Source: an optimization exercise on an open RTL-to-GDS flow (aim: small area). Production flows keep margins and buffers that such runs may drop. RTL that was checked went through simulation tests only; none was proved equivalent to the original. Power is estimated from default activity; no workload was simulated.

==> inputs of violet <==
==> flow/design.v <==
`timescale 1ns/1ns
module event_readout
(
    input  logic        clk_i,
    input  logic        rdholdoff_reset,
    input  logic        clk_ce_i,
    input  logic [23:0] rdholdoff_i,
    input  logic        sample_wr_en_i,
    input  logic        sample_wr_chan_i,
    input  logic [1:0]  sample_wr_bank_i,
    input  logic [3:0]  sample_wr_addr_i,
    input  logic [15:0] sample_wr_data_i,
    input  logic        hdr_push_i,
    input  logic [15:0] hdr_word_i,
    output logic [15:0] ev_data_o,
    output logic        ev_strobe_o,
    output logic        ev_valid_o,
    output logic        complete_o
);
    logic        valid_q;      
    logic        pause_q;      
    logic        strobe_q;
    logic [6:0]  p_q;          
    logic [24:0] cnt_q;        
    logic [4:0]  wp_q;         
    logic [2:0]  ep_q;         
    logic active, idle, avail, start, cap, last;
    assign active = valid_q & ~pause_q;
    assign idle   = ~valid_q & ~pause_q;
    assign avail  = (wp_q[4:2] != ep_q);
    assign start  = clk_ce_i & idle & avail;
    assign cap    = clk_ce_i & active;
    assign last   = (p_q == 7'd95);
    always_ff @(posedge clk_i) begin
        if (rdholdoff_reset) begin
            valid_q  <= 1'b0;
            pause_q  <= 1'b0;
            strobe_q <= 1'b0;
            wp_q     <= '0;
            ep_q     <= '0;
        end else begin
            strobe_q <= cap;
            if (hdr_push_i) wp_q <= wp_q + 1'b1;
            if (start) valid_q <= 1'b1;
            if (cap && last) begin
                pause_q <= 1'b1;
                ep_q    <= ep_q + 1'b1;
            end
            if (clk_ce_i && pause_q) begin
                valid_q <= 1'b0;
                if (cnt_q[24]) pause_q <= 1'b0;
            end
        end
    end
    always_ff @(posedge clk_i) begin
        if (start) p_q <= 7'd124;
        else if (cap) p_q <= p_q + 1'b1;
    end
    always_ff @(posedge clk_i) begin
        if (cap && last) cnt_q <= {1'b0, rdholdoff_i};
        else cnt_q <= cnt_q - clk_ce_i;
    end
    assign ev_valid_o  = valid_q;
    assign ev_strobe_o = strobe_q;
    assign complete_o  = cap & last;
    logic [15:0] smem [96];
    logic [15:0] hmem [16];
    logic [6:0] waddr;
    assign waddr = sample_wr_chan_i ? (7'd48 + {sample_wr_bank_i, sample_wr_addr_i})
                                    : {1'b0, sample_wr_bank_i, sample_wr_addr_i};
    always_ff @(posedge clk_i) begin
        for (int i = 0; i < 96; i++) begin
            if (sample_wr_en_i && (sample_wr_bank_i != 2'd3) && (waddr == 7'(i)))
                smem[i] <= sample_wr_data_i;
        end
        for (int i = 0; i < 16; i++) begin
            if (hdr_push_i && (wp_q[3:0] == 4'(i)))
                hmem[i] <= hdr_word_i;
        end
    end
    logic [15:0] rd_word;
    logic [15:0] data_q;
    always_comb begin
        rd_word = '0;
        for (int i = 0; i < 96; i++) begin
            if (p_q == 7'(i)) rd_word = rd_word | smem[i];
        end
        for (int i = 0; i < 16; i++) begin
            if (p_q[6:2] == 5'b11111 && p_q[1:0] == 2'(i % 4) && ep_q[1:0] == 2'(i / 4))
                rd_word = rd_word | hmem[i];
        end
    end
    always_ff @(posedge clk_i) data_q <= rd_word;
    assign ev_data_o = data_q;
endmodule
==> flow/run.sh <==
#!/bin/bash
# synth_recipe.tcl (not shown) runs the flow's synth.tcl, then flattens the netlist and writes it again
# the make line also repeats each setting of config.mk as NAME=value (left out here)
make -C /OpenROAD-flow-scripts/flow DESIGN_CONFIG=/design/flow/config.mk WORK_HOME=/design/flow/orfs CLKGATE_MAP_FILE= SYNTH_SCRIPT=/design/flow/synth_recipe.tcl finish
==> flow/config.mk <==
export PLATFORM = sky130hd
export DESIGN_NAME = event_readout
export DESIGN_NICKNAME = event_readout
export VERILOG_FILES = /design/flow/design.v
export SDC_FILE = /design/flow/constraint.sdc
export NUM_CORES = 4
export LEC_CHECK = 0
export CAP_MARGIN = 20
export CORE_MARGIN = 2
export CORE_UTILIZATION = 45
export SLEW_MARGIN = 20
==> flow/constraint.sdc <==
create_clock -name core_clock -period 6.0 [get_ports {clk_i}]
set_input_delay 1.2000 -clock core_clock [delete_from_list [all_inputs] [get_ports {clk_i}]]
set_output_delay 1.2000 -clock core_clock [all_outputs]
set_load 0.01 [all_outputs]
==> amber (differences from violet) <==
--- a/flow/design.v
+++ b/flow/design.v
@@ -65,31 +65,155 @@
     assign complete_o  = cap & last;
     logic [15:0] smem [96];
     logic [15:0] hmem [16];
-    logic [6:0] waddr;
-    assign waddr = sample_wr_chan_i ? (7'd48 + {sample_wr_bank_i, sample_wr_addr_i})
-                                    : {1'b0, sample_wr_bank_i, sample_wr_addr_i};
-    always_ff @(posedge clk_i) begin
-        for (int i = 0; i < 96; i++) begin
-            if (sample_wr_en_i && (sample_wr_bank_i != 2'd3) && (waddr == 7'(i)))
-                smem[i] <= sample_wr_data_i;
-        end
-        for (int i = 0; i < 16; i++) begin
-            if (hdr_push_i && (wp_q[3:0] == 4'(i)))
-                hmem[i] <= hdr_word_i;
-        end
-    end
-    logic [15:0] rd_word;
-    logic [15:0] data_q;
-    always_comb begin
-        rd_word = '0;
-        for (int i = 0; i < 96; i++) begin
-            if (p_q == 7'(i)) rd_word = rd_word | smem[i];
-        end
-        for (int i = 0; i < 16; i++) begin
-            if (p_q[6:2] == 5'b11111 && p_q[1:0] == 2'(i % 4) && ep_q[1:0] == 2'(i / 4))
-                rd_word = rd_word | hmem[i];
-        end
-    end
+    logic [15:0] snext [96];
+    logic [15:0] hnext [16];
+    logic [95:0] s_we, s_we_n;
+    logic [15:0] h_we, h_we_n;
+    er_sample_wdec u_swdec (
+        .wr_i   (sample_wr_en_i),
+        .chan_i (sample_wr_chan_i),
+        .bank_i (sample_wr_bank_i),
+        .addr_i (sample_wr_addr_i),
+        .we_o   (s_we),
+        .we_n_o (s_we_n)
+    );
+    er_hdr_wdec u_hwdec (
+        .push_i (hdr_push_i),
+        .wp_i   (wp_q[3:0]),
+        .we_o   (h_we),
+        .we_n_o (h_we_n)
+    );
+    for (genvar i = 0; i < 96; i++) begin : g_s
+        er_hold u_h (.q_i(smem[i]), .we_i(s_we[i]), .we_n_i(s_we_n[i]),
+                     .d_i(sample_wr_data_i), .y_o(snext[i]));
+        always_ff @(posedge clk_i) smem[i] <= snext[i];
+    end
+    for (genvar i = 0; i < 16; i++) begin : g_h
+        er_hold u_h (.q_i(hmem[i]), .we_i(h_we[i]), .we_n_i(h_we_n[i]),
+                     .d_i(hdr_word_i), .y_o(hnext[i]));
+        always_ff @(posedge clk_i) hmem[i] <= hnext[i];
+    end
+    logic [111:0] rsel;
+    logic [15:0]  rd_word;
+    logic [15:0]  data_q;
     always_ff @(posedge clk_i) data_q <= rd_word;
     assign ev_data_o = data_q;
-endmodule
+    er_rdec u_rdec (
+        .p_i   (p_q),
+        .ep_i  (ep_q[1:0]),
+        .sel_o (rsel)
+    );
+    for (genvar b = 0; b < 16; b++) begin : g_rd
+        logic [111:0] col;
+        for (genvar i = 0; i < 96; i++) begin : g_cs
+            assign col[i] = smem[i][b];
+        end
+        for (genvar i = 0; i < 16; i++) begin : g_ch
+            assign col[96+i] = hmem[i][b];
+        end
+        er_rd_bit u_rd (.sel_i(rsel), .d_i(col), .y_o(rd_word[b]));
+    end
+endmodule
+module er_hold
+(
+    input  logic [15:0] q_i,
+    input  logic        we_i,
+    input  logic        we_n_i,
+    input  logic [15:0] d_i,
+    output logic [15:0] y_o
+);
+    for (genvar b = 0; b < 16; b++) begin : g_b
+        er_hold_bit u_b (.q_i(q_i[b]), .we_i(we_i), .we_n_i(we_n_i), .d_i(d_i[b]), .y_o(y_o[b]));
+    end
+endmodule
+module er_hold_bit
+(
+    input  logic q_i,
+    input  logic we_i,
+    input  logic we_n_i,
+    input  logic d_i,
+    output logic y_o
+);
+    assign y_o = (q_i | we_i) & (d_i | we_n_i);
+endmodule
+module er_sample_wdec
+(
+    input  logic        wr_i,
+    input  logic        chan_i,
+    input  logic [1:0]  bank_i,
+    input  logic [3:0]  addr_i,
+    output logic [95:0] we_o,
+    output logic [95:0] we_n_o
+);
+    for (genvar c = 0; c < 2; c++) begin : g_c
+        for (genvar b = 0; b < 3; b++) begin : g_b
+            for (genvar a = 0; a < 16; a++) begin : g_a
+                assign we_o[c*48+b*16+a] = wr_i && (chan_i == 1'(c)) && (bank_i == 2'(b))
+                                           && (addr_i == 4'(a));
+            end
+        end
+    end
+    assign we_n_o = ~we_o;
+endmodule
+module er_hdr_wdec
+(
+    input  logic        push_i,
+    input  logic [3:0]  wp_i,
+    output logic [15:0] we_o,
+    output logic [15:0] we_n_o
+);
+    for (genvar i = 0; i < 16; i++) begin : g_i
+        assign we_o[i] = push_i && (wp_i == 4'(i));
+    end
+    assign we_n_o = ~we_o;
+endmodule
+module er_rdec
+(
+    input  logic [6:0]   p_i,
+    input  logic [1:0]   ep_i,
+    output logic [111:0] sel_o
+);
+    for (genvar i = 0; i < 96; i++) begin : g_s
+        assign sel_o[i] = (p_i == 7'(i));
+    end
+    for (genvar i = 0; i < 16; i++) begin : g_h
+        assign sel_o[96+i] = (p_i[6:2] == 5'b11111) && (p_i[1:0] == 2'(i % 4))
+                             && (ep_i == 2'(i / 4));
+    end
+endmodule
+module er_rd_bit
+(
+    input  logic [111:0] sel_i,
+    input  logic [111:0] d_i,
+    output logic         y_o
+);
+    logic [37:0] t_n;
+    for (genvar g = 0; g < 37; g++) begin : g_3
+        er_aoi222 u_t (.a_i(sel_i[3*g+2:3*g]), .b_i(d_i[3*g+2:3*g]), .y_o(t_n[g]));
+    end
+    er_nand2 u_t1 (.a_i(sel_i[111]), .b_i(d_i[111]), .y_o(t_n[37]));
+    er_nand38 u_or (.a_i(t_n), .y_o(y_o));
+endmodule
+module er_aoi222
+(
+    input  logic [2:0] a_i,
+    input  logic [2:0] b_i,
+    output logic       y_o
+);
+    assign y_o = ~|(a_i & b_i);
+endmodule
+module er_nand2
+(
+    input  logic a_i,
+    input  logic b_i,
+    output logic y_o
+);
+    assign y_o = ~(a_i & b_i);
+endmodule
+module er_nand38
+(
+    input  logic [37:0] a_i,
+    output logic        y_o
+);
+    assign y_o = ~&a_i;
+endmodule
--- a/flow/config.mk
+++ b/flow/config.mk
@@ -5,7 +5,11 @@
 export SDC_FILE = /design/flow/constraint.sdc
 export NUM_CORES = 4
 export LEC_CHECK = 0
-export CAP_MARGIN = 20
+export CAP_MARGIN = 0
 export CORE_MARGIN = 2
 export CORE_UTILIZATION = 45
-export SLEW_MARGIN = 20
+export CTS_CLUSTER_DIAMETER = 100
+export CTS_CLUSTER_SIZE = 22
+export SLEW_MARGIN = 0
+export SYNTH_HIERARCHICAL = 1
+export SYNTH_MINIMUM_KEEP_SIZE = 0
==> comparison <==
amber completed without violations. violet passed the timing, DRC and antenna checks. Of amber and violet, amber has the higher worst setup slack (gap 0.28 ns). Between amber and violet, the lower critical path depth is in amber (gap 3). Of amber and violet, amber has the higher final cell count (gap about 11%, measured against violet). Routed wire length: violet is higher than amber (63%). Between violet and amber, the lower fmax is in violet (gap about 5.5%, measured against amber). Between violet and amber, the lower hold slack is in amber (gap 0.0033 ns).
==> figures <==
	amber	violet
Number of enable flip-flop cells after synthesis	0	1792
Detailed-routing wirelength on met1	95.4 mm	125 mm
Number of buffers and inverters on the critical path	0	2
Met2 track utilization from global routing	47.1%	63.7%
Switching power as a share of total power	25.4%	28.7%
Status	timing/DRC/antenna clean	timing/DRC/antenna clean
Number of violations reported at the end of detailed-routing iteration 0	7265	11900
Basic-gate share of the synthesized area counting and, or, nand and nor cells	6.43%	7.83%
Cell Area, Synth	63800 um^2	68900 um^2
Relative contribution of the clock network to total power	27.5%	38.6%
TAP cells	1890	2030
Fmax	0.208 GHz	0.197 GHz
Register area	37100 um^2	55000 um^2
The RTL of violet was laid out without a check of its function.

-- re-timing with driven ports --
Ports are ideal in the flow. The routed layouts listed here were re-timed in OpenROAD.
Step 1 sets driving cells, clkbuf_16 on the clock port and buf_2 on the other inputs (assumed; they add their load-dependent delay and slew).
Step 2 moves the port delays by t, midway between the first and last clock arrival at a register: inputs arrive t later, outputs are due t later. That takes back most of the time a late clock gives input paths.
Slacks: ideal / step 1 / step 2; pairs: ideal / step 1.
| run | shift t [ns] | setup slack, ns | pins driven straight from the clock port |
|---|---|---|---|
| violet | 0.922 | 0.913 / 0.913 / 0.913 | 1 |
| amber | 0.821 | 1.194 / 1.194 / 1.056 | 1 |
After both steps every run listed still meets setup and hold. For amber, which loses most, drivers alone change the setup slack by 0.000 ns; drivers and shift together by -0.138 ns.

Activity -
Please copy each line of the material that has the string "share" somewhere in it.

Written answer -
Switching power as a share of total power	25.4%	28.7%
Basic-gate share of the synthesized area counting and, or, nand and nor cells	6.43%	7.83%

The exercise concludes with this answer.